BEGIN
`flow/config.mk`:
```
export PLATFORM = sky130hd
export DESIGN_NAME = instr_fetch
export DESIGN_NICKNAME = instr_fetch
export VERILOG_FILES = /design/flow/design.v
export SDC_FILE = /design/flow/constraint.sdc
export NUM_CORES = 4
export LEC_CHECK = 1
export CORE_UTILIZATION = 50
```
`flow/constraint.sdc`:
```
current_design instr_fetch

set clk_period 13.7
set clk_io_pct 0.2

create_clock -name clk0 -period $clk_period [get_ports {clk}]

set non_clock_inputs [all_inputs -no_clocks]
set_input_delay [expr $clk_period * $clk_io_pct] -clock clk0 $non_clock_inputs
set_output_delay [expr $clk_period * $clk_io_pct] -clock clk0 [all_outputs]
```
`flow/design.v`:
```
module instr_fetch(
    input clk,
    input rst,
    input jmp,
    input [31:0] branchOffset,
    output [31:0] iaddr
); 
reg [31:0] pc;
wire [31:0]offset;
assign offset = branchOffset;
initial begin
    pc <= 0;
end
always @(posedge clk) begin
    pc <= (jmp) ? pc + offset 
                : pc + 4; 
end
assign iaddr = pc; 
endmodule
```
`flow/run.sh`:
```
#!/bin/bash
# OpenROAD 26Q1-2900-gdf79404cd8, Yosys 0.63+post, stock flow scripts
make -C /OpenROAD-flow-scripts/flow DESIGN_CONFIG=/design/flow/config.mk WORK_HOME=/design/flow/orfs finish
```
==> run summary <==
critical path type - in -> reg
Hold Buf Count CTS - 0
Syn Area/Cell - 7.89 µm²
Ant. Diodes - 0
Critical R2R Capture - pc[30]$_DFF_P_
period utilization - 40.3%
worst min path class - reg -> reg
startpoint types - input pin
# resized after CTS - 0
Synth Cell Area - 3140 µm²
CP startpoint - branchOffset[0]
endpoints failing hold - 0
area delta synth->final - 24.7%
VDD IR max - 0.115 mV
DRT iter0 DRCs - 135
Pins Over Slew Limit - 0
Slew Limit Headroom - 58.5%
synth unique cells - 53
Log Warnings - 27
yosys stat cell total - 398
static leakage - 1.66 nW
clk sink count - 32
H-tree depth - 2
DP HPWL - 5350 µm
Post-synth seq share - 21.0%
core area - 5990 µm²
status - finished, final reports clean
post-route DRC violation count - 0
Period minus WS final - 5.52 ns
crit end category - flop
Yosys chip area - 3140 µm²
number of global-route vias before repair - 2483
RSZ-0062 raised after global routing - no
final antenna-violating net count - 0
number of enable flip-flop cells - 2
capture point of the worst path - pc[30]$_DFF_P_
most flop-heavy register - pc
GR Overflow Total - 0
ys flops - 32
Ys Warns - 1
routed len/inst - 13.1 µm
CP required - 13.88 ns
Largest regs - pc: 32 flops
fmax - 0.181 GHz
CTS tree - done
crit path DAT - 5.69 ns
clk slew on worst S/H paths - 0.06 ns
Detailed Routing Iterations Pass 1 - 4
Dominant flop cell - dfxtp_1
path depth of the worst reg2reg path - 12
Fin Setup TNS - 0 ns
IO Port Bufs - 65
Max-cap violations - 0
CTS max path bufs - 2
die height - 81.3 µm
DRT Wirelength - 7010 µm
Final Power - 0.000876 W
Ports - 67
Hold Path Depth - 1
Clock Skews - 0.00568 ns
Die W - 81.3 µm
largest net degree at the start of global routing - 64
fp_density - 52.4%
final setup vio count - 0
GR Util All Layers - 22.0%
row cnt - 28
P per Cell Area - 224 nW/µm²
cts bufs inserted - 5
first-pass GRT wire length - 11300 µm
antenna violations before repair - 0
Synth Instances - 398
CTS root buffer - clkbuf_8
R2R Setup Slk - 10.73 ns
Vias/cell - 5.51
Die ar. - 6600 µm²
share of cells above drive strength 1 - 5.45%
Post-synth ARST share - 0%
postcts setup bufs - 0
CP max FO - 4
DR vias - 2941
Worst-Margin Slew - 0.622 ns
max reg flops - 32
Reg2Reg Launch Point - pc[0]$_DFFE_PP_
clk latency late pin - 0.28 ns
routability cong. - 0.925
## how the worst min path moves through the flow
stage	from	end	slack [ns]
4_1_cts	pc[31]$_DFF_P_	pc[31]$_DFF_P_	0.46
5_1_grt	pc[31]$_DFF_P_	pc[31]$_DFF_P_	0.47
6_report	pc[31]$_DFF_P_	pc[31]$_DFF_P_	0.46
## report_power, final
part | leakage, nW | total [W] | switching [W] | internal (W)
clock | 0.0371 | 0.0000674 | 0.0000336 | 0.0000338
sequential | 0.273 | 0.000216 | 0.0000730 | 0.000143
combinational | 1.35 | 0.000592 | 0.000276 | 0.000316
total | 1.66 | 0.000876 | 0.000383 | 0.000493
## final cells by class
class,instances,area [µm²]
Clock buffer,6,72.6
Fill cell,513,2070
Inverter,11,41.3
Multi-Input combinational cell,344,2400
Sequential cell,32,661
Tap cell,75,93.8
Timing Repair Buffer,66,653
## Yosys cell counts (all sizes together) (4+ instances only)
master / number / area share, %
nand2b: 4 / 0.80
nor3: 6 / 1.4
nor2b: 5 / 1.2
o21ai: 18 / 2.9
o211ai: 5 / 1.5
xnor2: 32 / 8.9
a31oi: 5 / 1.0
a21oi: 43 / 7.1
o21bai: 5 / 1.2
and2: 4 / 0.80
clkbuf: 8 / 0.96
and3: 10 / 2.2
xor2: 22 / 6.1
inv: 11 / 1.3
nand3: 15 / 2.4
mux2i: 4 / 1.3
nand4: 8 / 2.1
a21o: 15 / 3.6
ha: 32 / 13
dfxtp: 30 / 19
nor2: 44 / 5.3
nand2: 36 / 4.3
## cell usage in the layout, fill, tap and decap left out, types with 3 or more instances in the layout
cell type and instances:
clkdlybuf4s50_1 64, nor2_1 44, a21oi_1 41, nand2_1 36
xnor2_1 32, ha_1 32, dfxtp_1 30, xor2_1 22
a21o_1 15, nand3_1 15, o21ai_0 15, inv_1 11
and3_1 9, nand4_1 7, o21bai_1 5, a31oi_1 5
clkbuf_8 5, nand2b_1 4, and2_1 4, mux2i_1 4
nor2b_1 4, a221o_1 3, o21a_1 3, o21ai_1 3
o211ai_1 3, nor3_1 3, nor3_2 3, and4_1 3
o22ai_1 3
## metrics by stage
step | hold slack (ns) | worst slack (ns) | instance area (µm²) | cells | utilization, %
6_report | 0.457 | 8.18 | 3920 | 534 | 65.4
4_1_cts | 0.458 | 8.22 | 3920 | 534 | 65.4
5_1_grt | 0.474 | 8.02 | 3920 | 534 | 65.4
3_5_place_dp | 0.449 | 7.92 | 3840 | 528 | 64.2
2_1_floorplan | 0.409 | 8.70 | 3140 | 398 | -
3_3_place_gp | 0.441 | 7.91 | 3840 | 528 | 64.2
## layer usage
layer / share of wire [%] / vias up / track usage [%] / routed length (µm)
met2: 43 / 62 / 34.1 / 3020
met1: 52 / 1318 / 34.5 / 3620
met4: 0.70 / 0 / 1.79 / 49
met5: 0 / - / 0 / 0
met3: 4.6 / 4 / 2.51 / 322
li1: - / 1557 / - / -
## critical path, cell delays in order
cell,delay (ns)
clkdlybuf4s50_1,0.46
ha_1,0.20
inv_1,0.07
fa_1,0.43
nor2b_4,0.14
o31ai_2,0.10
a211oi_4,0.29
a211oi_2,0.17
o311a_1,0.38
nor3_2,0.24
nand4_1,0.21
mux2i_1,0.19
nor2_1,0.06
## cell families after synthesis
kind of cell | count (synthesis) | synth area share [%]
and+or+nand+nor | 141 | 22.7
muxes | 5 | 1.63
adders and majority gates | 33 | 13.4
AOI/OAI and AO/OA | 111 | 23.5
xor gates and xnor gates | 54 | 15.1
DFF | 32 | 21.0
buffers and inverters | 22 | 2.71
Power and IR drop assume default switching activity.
END
BEGIN
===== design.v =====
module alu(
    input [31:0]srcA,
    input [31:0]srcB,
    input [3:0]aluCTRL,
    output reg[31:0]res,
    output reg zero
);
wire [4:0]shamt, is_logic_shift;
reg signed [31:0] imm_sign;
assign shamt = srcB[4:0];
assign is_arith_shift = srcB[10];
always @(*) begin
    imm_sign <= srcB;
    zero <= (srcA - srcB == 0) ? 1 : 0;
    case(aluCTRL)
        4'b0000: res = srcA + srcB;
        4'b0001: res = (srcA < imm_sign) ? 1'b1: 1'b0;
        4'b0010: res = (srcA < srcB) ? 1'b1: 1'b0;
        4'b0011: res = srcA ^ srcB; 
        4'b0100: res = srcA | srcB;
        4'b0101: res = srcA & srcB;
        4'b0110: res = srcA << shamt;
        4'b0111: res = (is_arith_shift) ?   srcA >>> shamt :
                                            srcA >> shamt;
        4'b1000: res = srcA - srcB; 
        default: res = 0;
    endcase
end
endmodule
END
* [Exercise prompt] Which lines of the data include the string "usage"? Find them and copy each one.

* [Reply]
## cell usage in the layout, fill, tap and decap left out, types with 3 or more instances in the layout
## layer usage
layer / share of wire [%] / vias up / track usage [%] / routed length (µm)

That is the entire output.